In the following we provide a short overview of how T-STED works and discuss the performance increase that can be expected in different STED microscope setups based on our detailed analytical calculations to be found in reference 7.
Spatial Information Encoded in Photon Arrival Times
In order to explain the nature of T-STED we start by assuming a set of excited fluorophores which is illuminated by a STED beam with a Laguerre-Gaussian intensity distribution, LG01 („donut mode"; see figure 1a). The probability of excited fluorophores to emit via fluorescence in presence of the STED beam is dependent on its local intensity (figure 1a). However, the lifetime of the excited fluorophores at various positions also changes dependent on the local depletion beam intensity (figure 1b). At the STED beam centre its intensity is zero and hence the fluorophore lifetime remains unchanged (blue circle figure 1a; blue graph figure 1b). At positions which coincide with the intensity maximum of the STED beam the fluorophore lifetime is reduced (orange circle figure 1a; orange graph figure 1b). Thus, the earliest photons to arrive are most likely from fluorophores located in regions of highest STED beam intensity, and the last photons to arrive are most likely from fluorophores located in the central minimum (figure 1b).
By recording the arrival time of photons when imaging it is thus possible to increase image resolution by constructing the final image only from photons which arrive after a certain time; i.e. early photons from the periphery of the effective PSF are selectively discarded.
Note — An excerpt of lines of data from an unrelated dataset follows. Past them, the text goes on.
**src/rtl/defl_node_pkg.sv**
```systemverilog
package defl_node_pkg;
  typedef enum logic [1:0] {
    RT_IDLE  = 2'd0,
    RT_SOUTH = 2'd1,
    RT_EAST  = 2'd2
  } route_e;
endpackage

```
**src/rtl/defl_hdr_match.sv**
```systemverilog
module defl_hdr_match #(
  parameter int HDR_W = 4,
  parameter int ANG_W = 2,
  parameter int IDX_W = 2
) (
  input  logic [HDR_W-1:0] hdr,
  input  logic [IDX_W-1:0] cyl_idx,
  input  logic             node_bit,
  input  logic             inner_mode,
  input  logic [ANG_W-1:0] angle_code,
  output logic             match
);
  logic [HDR_W-1:0] sel_onehot;
  logic             picked_bit;
  logic             angle_hit;

  // one-hot selection: stage k tests bit HDR_W-1-k
  for (genvar k = 0; k < HDR_W; k++) begin : g_sel
    assign sel_onehot[HDR_W-1-k] = (cyl_idx == IDX_W'(k));
  end

  assign picked_bit = |(sel_onehot & hdr);

  if (ANG_W <= HDR_W) begin : g_ang
    assign angle_hit = (hdr[ANG_W-1:0] == angle_code);
  end else begin : g_ang_wide
    assign angle_hit = ({{(ANG_W-HDR_W){1'b0}}, hdr} == angle_code);
  end

  assign match = inner_mode ? angle_hit : (picked_bit == node_bit);
endmodule

```
**src/rtl/defl_route_decide.sv**
```systemverilog
module defl_route_decide
  import defl_node_pkg::*;
(
  input  logic   north_frame,
  input  logic   west_frame,
  input  logic   match,
  input  logic   defl_in,
  output route_e route_nxt,
  output logic   collide
);
  logic present;

  assign present = north_frame | west_frame;
  assign collide = north_frame & west_frame;

  always_comb begin
    if (!present)                route_nxt = RT_IDLE;
    else if (match && !defl_in)  route_nxt = RT_SOUTH;
    else                         route_nxt = RT_EAST;
  end
endmodule

```
**src/rtl/defl_slot_reg.sv**
```systemverilog
module defl_slot_reg
  import defl_node_pkg::*;
(
  input  logic   clk,
  input  logic   rst_n,
  input  logic   slot_start,
  input  route_e route_nxt,
  input  logic   collide,
  output route_e route_q,
  output logic   busy_q,
  output logic   coll_q
);
  always_ff @(posedge clk or negedge rst_n) begin
    if (!rst_n) begin
      route_q <= RT_IDLE;
      busy_q  <= 1'b0;
      coll_q  <= 1'b0;
    end else if (slot_start) begin
      route_q <= route_nxt;
      busy_q  <= (route_nxt == RT_EAST);
      coll_q  <= coll_q | collide;
    end
  end
endmodule

```
**src/rtl/defl_node_ctrl.sv**
```systemverilog
module defl_node_ctrl
  import defl_node_pkg::*;
#(
  parameter int HDR_W = 4,
  parameter int ANG_W = 2,
  localparam int IDX_W = (HDR_W > 1) ? $clog2(HDR_W) : 1
) (
  input  logic             clk,
  input  logic             rst_n,
  input  logic             slot_start,
  input  logic             north_frame,
  input  logic             west_frame,
  input  logic [HDR_W-1:0] hdr,
  input  logic             defl_in,
  input  logic             cfg_node_bit,
  input  logic [IDX_W-1:0] cfg_cyl_idx,
  input  logic             cfg_inner_mode,
  input  logic [ANG_W-1:0] cfg_angle_code,
  output logic             gate_south,
  output logic             gate_east,
  output logic             defl_out,
  output logic             collision_err
);
  logic   match;
  logic   collide;
  route_e route_nxt;
  route_e route_q;

  defl_hdr_match #(.HDR_W(HDR_W), .ANG_W(ANG_W), .IDX_W(IDX_W)) u_match (
    .hdr        (hdr),
    .cyl_idx    (cfg_cyl_idx),
    .node_bit   (cfg_node_bit),
    .inner_mode (cfg_inner_mode),
    .angle_code (cfg_angle_code),
    .match      (match)
  );

  defl_route_decide u_decide (
    .north_frame (north_frame),
    .west_frame  (west_frame),
    .match       (match),
    .defl_in     (defl_in),
    .route_nxt   (route_nxt),
    .collide     (collide)
  );

  defl_slot_reg u_reg (
    .clk        (clk),
    .rst_n      (rst_n),
    .slot_start (slot_start),
    .route_nxt  (route_nxt),
    .collide    (collide),
    .route_q    (route_q),
    .busy_q     (defl_out),
    .coll_q     (collision_err)
  );

  assign gate_south = (route_q == RT_SOUTH);
  assign gate_east  = (route_q == RT_EAST);
endmodule

```
**config.mk**
```make
export PLATFORM = sky130hd
export DESIGN_NAME = defl_node_ctrl
export DESIGN_NICKNAME = d
export VERILOG_FILES = /design/src/rtl/defl_node_pkg.sv /design/src/rtl/defl_hdr_match.sv /design/src/rtl/defl_route_decide.sv /design/src/rtl/defl_slot_reg.sv /design/src/rtl/defl_node_ctrl.sv
export SDC_FILE = /design/constraint.sdc
export NUM_CORES = 1
export LEC_CHECK = 0
export ABC_AREA = 1
export CAP_MARGIN = 20
export CORE_AREA = 2 2 39 41
export DETAILED_ROUTE_END_ITERATION = 6
export DIE_AREA = 0 0 41 43
export GPL_TIMING_DRIVEN = 1
export PLACE_DENSITY = 0.54
export RECOVER_POWER = 25
export SLEW_MARGIN = 20
export SYNTH_ARGS = -nofsm -noshare
export SYNTH_HDL_FRONTEND = slang
export SYNTH_SLANG_ARGS = --single-unit
```
**constraint.sdc**
```tcl
create_clock -name clk -period 1 [get_ports clk]
set_clock_uncertainty 0.2 [all_clocks]
set_input_delay 0.1 -clock clk [delete_from_list [all_inputs] [get_ports clk]]
set_output_delay 0.1 -clock clk [all_outputs]
set_load 0.005 [all_outputs]
```
==> summary.md <==
| Metric | Value |
|---|---|
| Routed wire length | `762 um` |
| Fin Hold WS | `-0.0440 ns` |
| Max VDD drop | `0.000294 V` |
| YS warnings | `0` |
| Synthesis-to-layout area growth | `102%` |
| Die X | `41 um` |
| Critical Path End Type | `primary output` |
| First-pass GRT wire length | `1220 um` |
| CP required | `0.70 ns` |
| Reg clk slew, reported paths | `0.04 ns` |
| Final #Nets | `89` |
| Critical path startpoint category | `flip-flop` |
| #FFs+latches synth | `3` |
| Largest net degree at the start of global routing | `4` |
| Setup Crit Path Kind | `flip-flop to primary output` |
| Max transition margin | `90.8%` |
| # placed instances | `81` |
| Setup violators final | `4` |
| DRT iter0 DRCs | `1` |
| Clk sink count | `3` |
| Max-Cap Viols | `0` |
| Clock Latency Late Sink | `0.25 ns` |
| Synthesized area per cell | `5.63 um^2` |
| Routed length per placed instance | `8.66 um` |
| Placed inst area | `469 um^2` |
| Num CTS Buffers | `3` |
| Post-synthesis cell count | `46` |
| Layout cells sized above 1 | `30.6%` |
| Die height | `43 um` |
| DR vias | `338` |
| Initial Utilization | `18.7%` |
| Slew Viols, Final | `0` |
| # fillers | `143` |
| Hold EP | `u_reg.busy_q` |
| Antenna viol nets, final | `0` |
| F_max | `793 MHz` |
| Min-delay worst type | `primary input to flip-flop` |
| H-tree depth | `1` |
| ANT cells | `0` |
| I/O pin count | `20` |
| Drt via density | `3.84` |
| Hold Path Origin | `slot_start` |
| Synth area leaders | `dfrtp_1 29%, nand2_1 28%, inv_1 16%` |
| Cell Area, Synth | `259 um^2` |
| Post-DP HPWL | `558 um` |
| Leakage | `0.306 nW` |
| Die ar. | `0.00176 mm^2` |
| Cell taking the most area after synthesis | `dfrtp_1` |
| Site Rows | `14` |
| Number of global-route vias before repair | `302` |
| Final Hold Fails | `2` |
| Worst-path fanout max | `3` |
| Worst R2R Path Depth | `3` |
| Unrepaired setup endpoints after global routing | `true` |
| Run status | `complete, but fails checks` |
| Failing checks | `hold timing, setup timing` |
| Reg-to-reg critical path endpoint | `u_reg.busy_q` |
| Critical R2R Launch | `u_reg.busy_q` |
| Worst EP arrival | `0.96 ns` |
| Gr usage total | `11.7%` |
| Slew at the pin closest to its max-slew limit | `0.138 ns` |
| Final std cells w/o fill | `88` |
| Fin crit share | `126%` |
| CTS Hold Bufs | `1` |
| Core region area | `0.00138 mm^2` |
| Yosys cell types | `10` |
| Setup slack after layout | `-0.260 ns` |
| Synthesized Nets | `62` |
| Initial antenna violation count | `0` |
| Final GP Congestion | `0.659` |
| Share of the synthesized area in the top cell type | `29.0%` |
| Number of remaining DRC errors | `0` |
| CTS tree | `done` |
| Flop2flop setup slack | `0.06 ns` |
| GRT Residual Overflow | `0` |
| CTS root buf | `clkbuf_4` |
| Part of the Yosys area used for sequential elements | `29.0%` |
| CTS max path bufs | `2` |
| Number of I/O port buffers | `19` |
| Post-route cell area | `523 um^2` |
| Cell Pwr Density | `1060 mW/mm^2` |
| Post-route minimum period | `1.26 ns` |
| First-pass DRT Iterations | `2` |
| WHS Path Cells | `4` |
| Final core utilization | `37.8%` |
==> stage by stage <==
step	total power [mW]	setup slack, ns	TNS [ns]
final	0.556	-0.260	-0.740
after global routing	0.596	-0.315	-0.905
after CTS	0.551	-0.246	-0.710
after detailed placement	0.305	-0.469	-1.89
after global placement	0.304	-0.452	-1.87
after floorplan	0.200	0.129	0
==> cells in the mapped netlist, drive strengths merged <==
| cell type | number |
|---|---|
| nand3 | 5 |
| dfrtp | 3 |
| o21ai | 1 |
| nand2 | 19 |
| nor2 | 5 |
| o21bai | 1 |
| inv | 12 |
==> power breakdown <==
group          internal, mW  switching [mW]  total, mW  leakage, nW
Combinational         0.103          0.0764      0.179        0.257
Sequential            0.132         0.00816      0.140       0.0336
Clock                 0.151          0.0856      0.237       0.0150
Total                 0.386           0.170      0.556        0.306
==> routing by layer <==
metal	GRT usage, %	share of wire [%]
met5	0	0
met4	14.0	5.5
met3	6.81	7.3
met2	14.4	50
met1	11.6	37
==> timing repair <==
action / CTS / global route
endpoints found under the hold margin: 3 / 1
gates resized for setup: 28 / 13
pin swaps: 10 / 3
setup buffers: 2 / 0
endpoints found under the setup margin: 6 / 6
==> how the worst max path moves through the flow <==
stage                                  from      endpoint  slack (ns)  cells after the start
final                          u_reg.busy_q     gate_east       -0.26                      4
after global routing           u_reg.busy_q    gate_south       -0.32                      3
after CTS                      u_reg.busy_q    gate_south       -0.25                      3
after detailed placement             hdr[1]  u_reg.busy_q       -0.47                     10
after global placement       cfg_cyl_idx[0]  u_reg.busy_q       -0.45                     10
after floorplan           cfg_angle_code[0]  u_reg.busy_q        0.13                      9
==> state kept, by name (all words and copies together) (netlist names) <==
| signal | count |
|---|---|
| u_reg.busy_q | 1 |
| u_reg.coll_q | 1 |
| u_reg.route_q | 1 |
==> logic make-up (layout without fill, tap and decap cells) <==
| kind of cell | after synthesis | count (layout) | synth area share (%) |
|---|---|---|---|
| AO/OA/AOI/OAI | 2 | 2 | 6.28 |
| flip-flops | 3 | 3 | 29.0 |
| buffers and inverters | 12 | 38 | 17.4 |
| AND/OR/NAND/NOR | 29 | 29 | 47.3 |
==> layout by cell type (no fill, tap or decap) <==
master,count
nand2_1,19
inv_1,8
clkdlybuf4s50_1,5
nor2_2,4
inv_2,4
dlygate4sd2_1,4
nand3_2,3
clkbuf_4,3
clkdlybuf4s15_1,3
buf_2,3
dfrtp_1,3
nand3_1,2
dlymetal6s2s_1,2
buf_6,2
nor2_1,1
o21bai_1,1
o21ai_2,1
clkbuf_1,1
dlygate4sd3_1,1
clkbuf_2,1
buf_4,1
==> final cells by class <==
cell class                      count  area, um^2  share of cell area [%]
Timing Repair Buffer               22         200                    38.3
Multi-Input combinational cell     31         156                    29.9
Sequential cell                     3        75.1                    14.4
Inverter                           12        45.0                    8.61
Clock buffer                        4        26.3                    5.02
Tap cell                           16        20.0                    3.83
==> critical path, stage by stage, from the launching register on <==
cell	delay, ns
dfrtp_1	0.39
buf_6	0.13
inv_2	0.03
nor2_1	0.03
buf_2	0.12
No activity file was read; power rests on OpenSTA's default activity.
T-STED in a CW-STED Microscope Configuration
STED systems can be operated with depletion beams that are either pulsed or CW; however, time-gating provides the most benefit for CW STED beams. Here we assume a pulsed excitation laser beam with a repetition period, tE, much larger than the unstimulated fluorophore lifetime τ (fig. 2a). The resolution can be improved arbitrarily in theory by increasing the time-gate period, tG, which equals to raising the STED beam pulse energy simply by integrating it over a longer period (fig. 2c, d). Thus a higher „effective" STED beam energy will result in better resolution. However, one cannot wait indefinitely. Fluorophores from the central STED minimum also decay; thus, time-gates much larger than the unstimulated fluorophore lifetime throw away many of the photons actually needed for the image. Hence, the cost of the resolution enhancement with time-gating is image brightness. The use of fluorophores with long lifetimes will alleviate this signal reduction, allowing the longest possible time-gate for best resolution. The advantages of CW-T-STED are very obvious. Using relatively low power and cheap sources the user can build a high performance STED microscope. Recently, the power of the CW-T-STED scheme was demonstrated by Vicidomini et al. who could reduce the depletion power by more than 50% and still yield better resolution than in high-power experiments [8; termed G-STED by Vicidomini et al.].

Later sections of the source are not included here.